The C23 edition of Modern C

(gustedt.wordpress.com)
397 points bwidlar | 6 comments | 15 Oct 24 16:06 UTC | HN request time: 0.81s | source | bottom
Show context
ralphc ◴[15 Oct 24 18:30 UTC] No.41851601[source]
How does "Modern" C compare safety-wise to Rust or Zig?
replies(4): >>41852048 #>>41852113 #>>41852498 #>>41856856 #
WalterBright ◴[15 Oct 24 19:18 UTC] No.41852113[source]
Modern C still promptly decays an array to a pointer, so no array bounds checking is possible.

D does not decay arrays, so D has array bounds checking.

Note that array overflow bugs are consistently the #1 problem with shipped C code, by a wide margin.

replies(1): >>41852316 #
layer8 ◴[15 Oct 24 19:39 UTC] No.41852316[source]
> no array bounds checking is possible.

This isn’t strictly true, a C implementation is allowed to associate memory-range (or more generally, pointer provenance) metadata with a pointer.

The DeathStation 9000 features a conforming C implementation which is known to catch all array bounds violations. ;)

replies(4): >>41852348 #>>41852932 #>>41854734 #>>41855111 #
1. uecker ◴[15 Oct 24 19:42 UTC] No.41852348[source]
Right. Also it might it sound like array-to-pointer decay is forced onto the programmer. Instead, you can take the address of an array just fine without letting it decay.
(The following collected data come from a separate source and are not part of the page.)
$ cat config.mk
export PLATFORM = sky130hd
export DESIGN_NAME = fsd_err_unit
export DESIGN_NICKNAME = d
export VERILOG_FILES = /design/src/rtl/fsd_pkg.sv /design/src/rtl/fsd_err_unit.sv
export SDC_FILE = /design/constraint.sdc
export NUM_CORES = 1
export LEC_CHECK = 0
export BUFFER_PORTS_ARGS = -buffer_cell sky130_fd_sc_hd__clkbuf_2
export CAP_MARGIN = 20
export CORE_MARGIN = 2
export CORE_UTILIZATION = 45
export DETAILED_ROUTE_END_ITERATION = 10
export PLACE_DENSITY = 0.75
export SLEW_MARGIN = 30
export SYNTH_ARGS = -nofsm -noshare
export SYNTH_HDL_FRONTEND = slang
export SYNTH_SLANG_ARGS = --single-unit
export TNS_END_PERCENT = 5
$ cat constraint.sdc
create_clock -name vclk -period 38.5
set_input_delay 5.775 -clock vclk [all_inputs]
set_output_delay 5.775 -clock vclk [all_outputs]
set_load 0.1 [all_outputs]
The type then preserves the length.
replies(2): >>41853029 #>>41854211 #
2. codr7 ◴[15 Oct 24 20:57 UTC] No.41853029[source]
Nice, when you know the length at compile time, which is rarely from my experience.
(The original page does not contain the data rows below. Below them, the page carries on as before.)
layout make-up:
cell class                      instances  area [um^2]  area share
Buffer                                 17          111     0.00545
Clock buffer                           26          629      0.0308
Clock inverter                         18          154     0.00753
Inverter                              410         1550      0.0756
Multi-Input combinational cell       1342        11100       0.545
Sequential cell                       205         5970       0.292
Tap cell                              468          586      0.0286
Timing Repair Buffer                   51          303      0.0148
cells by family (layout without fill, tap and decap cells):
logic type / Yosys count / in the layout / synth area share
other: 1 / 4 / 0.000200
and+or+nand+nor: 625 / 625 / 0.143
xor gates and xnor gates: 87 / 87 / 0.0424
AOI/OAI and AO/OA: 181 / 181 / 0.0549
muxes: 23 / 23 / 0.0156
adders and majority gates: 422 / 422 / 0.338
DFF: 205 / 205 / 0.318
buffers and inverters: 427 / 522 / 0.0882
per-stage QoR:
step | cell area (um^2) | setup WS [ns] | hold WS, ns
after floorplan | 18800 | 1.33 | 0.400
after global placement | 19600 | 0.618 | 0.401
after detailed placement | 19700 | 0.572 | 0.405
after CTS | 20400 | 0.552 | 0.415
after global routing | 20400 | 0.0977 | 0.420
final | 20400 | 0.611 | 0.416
`config.mk`:
```
export PLATFORM = sky130hd
export DESIGN_NAME = sbb_vpass
export DESIGN_NICKNAME = d
export VERILOG_FILES = /design/src/design/sbb_pkg.sv /design/src/design/sbb_vpass.sv
export SDC_FILE = /design/constraint.sdc
export NUM_CORES = 1
export LEC_CHECK = 0
export ABC_CLOCK_PERIOD_IN_PS = 8500
export BUFFER_PORTS_ARGS = -buffer_cell sky130_fd_sc_hd__clkbuf_2
export CAP_MARGIN = 20
export CORE_ASPECT_RATIO = 0.6
export CORE_MARGIN = 5
export CORE_UTILIZATION = 56
export CTS_CLUSTER_SIZE = 25
export DETAILED_ROUTE_END_ITERATION = 6
export HOLD_SLACK_MARGIN = 0.06
export PLACE_DENSITY = 0.8
export SLEW_MARGIN = 5
export SYNTH_ARGS = -nofsm -noshare
export SYNTH_HDL_FRONTEND = slang
export SYNTH_SLANG_ARGS = --single-unit
```
`constraint.sdc`:
```
create_clock -name aclk -period 8.5 [get_ports aclk]
set_clock_uncertainty 0.1 [all_clocks]
set_input_delay 1.7 -clock aclk [delete_from_list [all_inputs] [get_ports aclk]]
set_output_delay 1.7 -clock aclk [all_outputs]
set_load 0.005 [all_outputs]
```
`src/design/sbb_pkg.sv`:
```
// Shared types, constants and the divide-by-3 function of the box blur.
// No dependencies.
package sbb_pkg;

    localparam int PIX_W         = 16;
    localparam int HVAL_W        = 15;
    localparam int CNT_W         = 12;
    localparam int CFG_W         = 13;
    localparam int ADDR_W        = 3;
    localparam int DATA_W        = 32;
    localparam int MAX_WIDTH_DEF = 4096;

    localparam logic [CFG_W-1:0]  MIN_SIZE         = 13'd3;
    localparam logic [CFG_W-1:0]  MAX_HEIGHT       = 13'd4096;
    localparam logic [CFG_W-1:0]  LINE_WIDTH_RST   = 13'd4096;
    localparam logic [CFG_W-1:0]  FRAME_HEIGHT_RST = 13'd4096;
    localparam logic [HVAL_W-1:0] BLUR_MAX         = 15'd21845;

    // Register select: bit 2 of the byte address.
    localparam logic REG_LINE_WIDTH   = 1'b0;
    localparam logic REG_FRAME_HEIGHT = 1'b1;

    // ceil(2^17 / 3): exact floor(x / 3) for any 16-bit x after a shift by 17.
    localparam logic [16:0] DIV3_RECIP = 17'd43691;

    typedef struct packed {
        logic [CFG_W-1:0] line_width;
        logic [CFG_W-1:0] frame_height;
    } cfg_t;

    typedef struct packed {
        logic              valid;
        logic              in_range;
        logic              emit;
        logic              row_end;
        logic              frame_end;
        logic [HVAL_W-1:0] hval;
    } stage_t;

    function automatic logic [HVAL_W-1:0] div3(input logic [PIX_W-1:0] x);
        logic [32:0] prod;
        prod = {17'b0, x} * {16'b0, DIV3_RECIP};
        return prod[31:17];
    endfunction

endpackage

```
`src/design/sbb_vpass.sv`:
```
// Vertical pass of the box blur: 3-tap column sum, divide by 3, result register
// and the flow control of the stage ahead of it. Depends on sbb_pkg.
module sbb_vpass (
    input  logic                       aclk,
    input  logic                       aresetn,
    input  sbb_pkg::stage_t            stage,
    input  logic [sbb_pkg::HVAL_W-1:0] older,
    input  logic [sbb_pkg::HVAL_W-1:0] newer,
    input  logic                       m_ready,
    output logic                       b_go,
    output logic                       m_valid,
    output logic [sbb_pkg::HVAL_W-1:0] m_blurred,
    output logic                       m_row_end,
    output logic                       m_frame_end
);
    import sbb_pkg::*;

    logic              m_valid_reg;
    logic [HVAL_W-1:0] blurred_reg;
    logic              row_end_reg;
    logic              frame_end_reg;
    logic [PIX_W-1:0]  vsum;
    logic              out_free;
    logic              load;

    // At most 3 * 21845, so the sum never wraps.
    assign vsum     = PIX_W'(older) + PIX_W'(newer) + PIX_W'(stage.hval);
    assign out_free = !m_valid_reg || m_ready;
    assign b_go     = stage.valid && (!stage.emit || out_free);
    assign load     = b_go && stage.emit;

    always_ff @(posedge aclk) begin
        if (!aresetn) begin
            m_valid_reg <= 1'b0;
        end else if (load) begin
            m_valid_reg <= 1'b1;
        end else if (m_ready) begin
            m_valid_reg <= 1'b0;
        end
    end

    always_ff @(posedge aclk) begin
        if (load) begin
            blurred_reg   <= div3(vsum);
            row_end_reg   <= stage.row_end;
            frame_end_reg <= stage.frame_end;
        end
    end

    assign m_valid     = m_valid_reg;
    assign m_blurred   = blurred_reg;
    assign m_row_end   = row_end_reg;
    assign m_frame_end = frame_end_reg;

endmodule

```
==> metrics.txt <==
status=finished, violations left; failing checks=setup timing; Post-synth ARST share=0%; Worst Path Arrival=8.63 ns; via count=5756; Largest register FFs=15; Inserted Clock Buffers=3; Critical Path Max Stage Delay=0.53 ns; Post-Syn Area=6525 µm²; total gr overflow=0; final period utilization=102.7%; Layout area overhead=32.56%; CP max-delay cell=fa_1; DR WL met2=8.679 mm; worst setup margin=-0.2290 ns; Synth Register Bits=18; Horiz. Die Dim=149.4 µm; Reg clk slew, reported paths=~0.050 ns; gr usage total=about a quarter; Yosys cell types=67; Mapped Cells=678; pin count of the biggest net entering global routing=19; final net count=about 1200; CORE AREA=11340 µm²; Initial Utilization=between 50% and 60%; Avg Cell Area, Syn=9.624 µm²; ANT nets after route=0; initial antenna violation count=0; global-route wire length before repair=28.66 mm; CTS H-tree depth=1; Yosys warning total=0; share of the synthesized area in the top cell type=28.23%; detailed placement HPWL=around 15 mm; commonest cells in the netlist=166 x inv_1, 139 x ha_1, 92 x fa_1; IO Pins=roughly 70; Worst Max-Slew Pin Slew=slightly above 0.8 ns; TritonRoute pass-1 iters=5; Clock Path Buffers=2; CP Class=in -> reg; # rows=30; vias in the first global route=~6000; # hold bufs at CTS=0; WHS=0.5682 ns; sequential area share after synthesis=8.130%; final slew viol count=0; EDFF count, synth=17; Worst Hold Class=reg -> reg; met3 wire len=roughly 1.9 mm; Setup crit start kind=input port; final setup fails=10; share of cells above drive strength 1=34.10%; # Max-Cap Violations=0; FMAX=114.6 MHz; Critical Path Fanout Max=4; die extent in y=93.61 µm; Root Driver=clkbuf_16; Synth Net Count=approximately 960; Wirelength per Cell=~18 µm; top-count cell post-synth=inv_1; Slew headroom=44.74%; Worst Path Required=8.40 ns; drt via density=5.583; Die ar.=roughly 14000 µm²; RSZ-0062 raised after global routing=yes; Top FF cell, synth=edfxtp_1; Ant. Diodes=0; CP Capture Type=register; post-route minimum period=around 8.7 ns; clk_lat worst skew=between 0.2 and 0.3 ns; Fin. Hold Viols=0; port bufs=70; GPL Wtd Cong=1.036; first-iteration detailed-routing DRC count=470; Synth area leader=fa_1; CTS tree=built; WL met1=roughly 7.9 mm; Max Used Layer=met4; Routed Wire Length=18.76 mm; final core area utilization=76.30%; Synth area leaders=fa_1 28%, ha_1 27%, inv_1 9.5%; DRC errors left=0; CTS sink count=18
## placed cells by master, fill, tap and decap left out, drive strengths merged, types with 10 or more instances in the layout
cell type	n
inv	169
fa	92
ha	139
xor2	10
nand2	18
a21o	15
clkbuf	73
o21ai	15
xnor2	26
buf	128
edfxtp	17
a21oi	23
nor2	25
nor3	15
## per-layer routing
metal  track usage, %  vias to the layer above
met5                0                        -
li1                 -                     2651
met4            2.361                        0
met1            35.07                     2825
met3            9.298                       34
met2            41.24                      246
## kinds of logic (layout without fill, tap and decap cells)
family	after synthesis	after routing	synth area share (%)
buf+inv	177	370	10.30
xor+xnor	36	36	5.235
flops	18	18	8.130
mux	2	2	0.3068
simple gates	102	102	8.341
compound gates	112	112	12.81
fa+ha+maj	231	231	54.88
## worst max-delay path, delay by kind of cell
family / cells / cell delay [ns]
compound gates: 9 / 1.74
xor+xnor: 2 / 0.24
simple gates: 2 / 0.71
buf+inv: 6 / 0.43
fa+ha+maj: 9 / 3.79
## repair_timing
| action | 4_1_cts | 5_1_grt |
|---|---|---|
| gates resized for setup | 37 | 49 |
| setup endpoints to repair | 12 | 12 |
| cloned | 0 | 0 |
| setup buffers | 12 | 9 |
| pin swaps | 54 | 21 |
## cell type report
type,instances,area (µm²)
timing repair buffer,197,1336
inverter,169,639.4
multi-input combinational,483,5854
tap,160,200.2
fill,722,2686
clock buffer,4,88.84
sequential,18,530.5
## final timing paths
check,start,end,slack [ns],cells past startpoint
setup / recovery,stage[1],m_blurred[5]$_DFFE_PP_,-0.23,28
hold / removal,m_valid$_SDFFE_PN0P_,m_valid$_SDFFE_PN0P_,0.57,2
setup reg to reg,m_valid$_SDFFE_PN0P_,m_blurred[12]$_DFFE_PP_,6.60,3
hold reg to reg,m_valid$_SDFFE_PN0P_,m_valid$_SDFFE_PN0P_,0.57,2
## stage by stage
step | area [µm²] | instances | setup TNS, ns | setup WS [ns]
after floorplan | 6621 | 678 | -0.002482 | -0.002482
after global placement | 7928 | 1006 | -4.059 | -0.4469
after detailed placement | 7928 | 1006 | -5.512 | -0.5394
after CTS | 8323 | 1022 | -0.1482 | -0.06664
after global routing | 8650 | 1031 | -3.045 | -0.3780
final | 8650 | 1031 | -1.092 | -0.2290
Power is left out: the tool's default activity adds up to more than one toggle a clock period on the data nets, which glitch-free logic cannot reach.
The holy grail is runtime access to the length, which means an array would have to be backed by something more elaborate.

replies(1): >>41856489 #
3. WalterBright ◴[15 Oct 24 23:36 UTC] No.41854211[source]
C: int foo(int a[]) { return a[5]; }

    int main() {
        int a[3];
        return foo(a);
    }

    > gcc test.c
    > ./a.out
Oops.

D: int foo(int[] a) { return a[5]; }

    int main() {
        int[3] a;
        return foo(a);
    }

    > ./cc array.d
    > ./array
    core.exception.ArrayIndexError@array.d(1): index [5] is out of bounds for array of length 3
Ah, Nirvana!

How to fix it for C:

https://www.digitalmars.com/articles/C-biggest-mistake.html

replies(1): >>41856518 #
4. uecker ◴[16 Oct 24 07:28 UTC] No.41856489[source]
Oh, it also work for runtime length:

https://godbolt.org/z/PnaWWcK9o

replies(1): >>41856543 #
5. uecker ◴[16 Oct 24 07:33 UTC] No.41856518[source]
You need to take the address of the array instead of letting it decay and then size is encoded in the type:

  int foo(int (*a)[6]) { return a[5]; }
  int main() {
  int a[3];
    return foo(&a);
  }
Or for run-time length:

  int foo(int n, int (*a)[n]) { return (\*a)[5]; }
  int main() {
    int a[3];
    return foo(ARRAY_SIZE(a), &a);
  }
  /app/example.c:4:38: runtime error: index 5 out of bounds for 
 type 'int[n]'
https://godbolt.org/z/dxx7TsKbK\*
6. pjmlp ◴[16 Oct 24 07:38 UTC] No.41856543{3}[source]
Now try that on a compiler without -fsanitize=bounds, yet full ISO C compliant.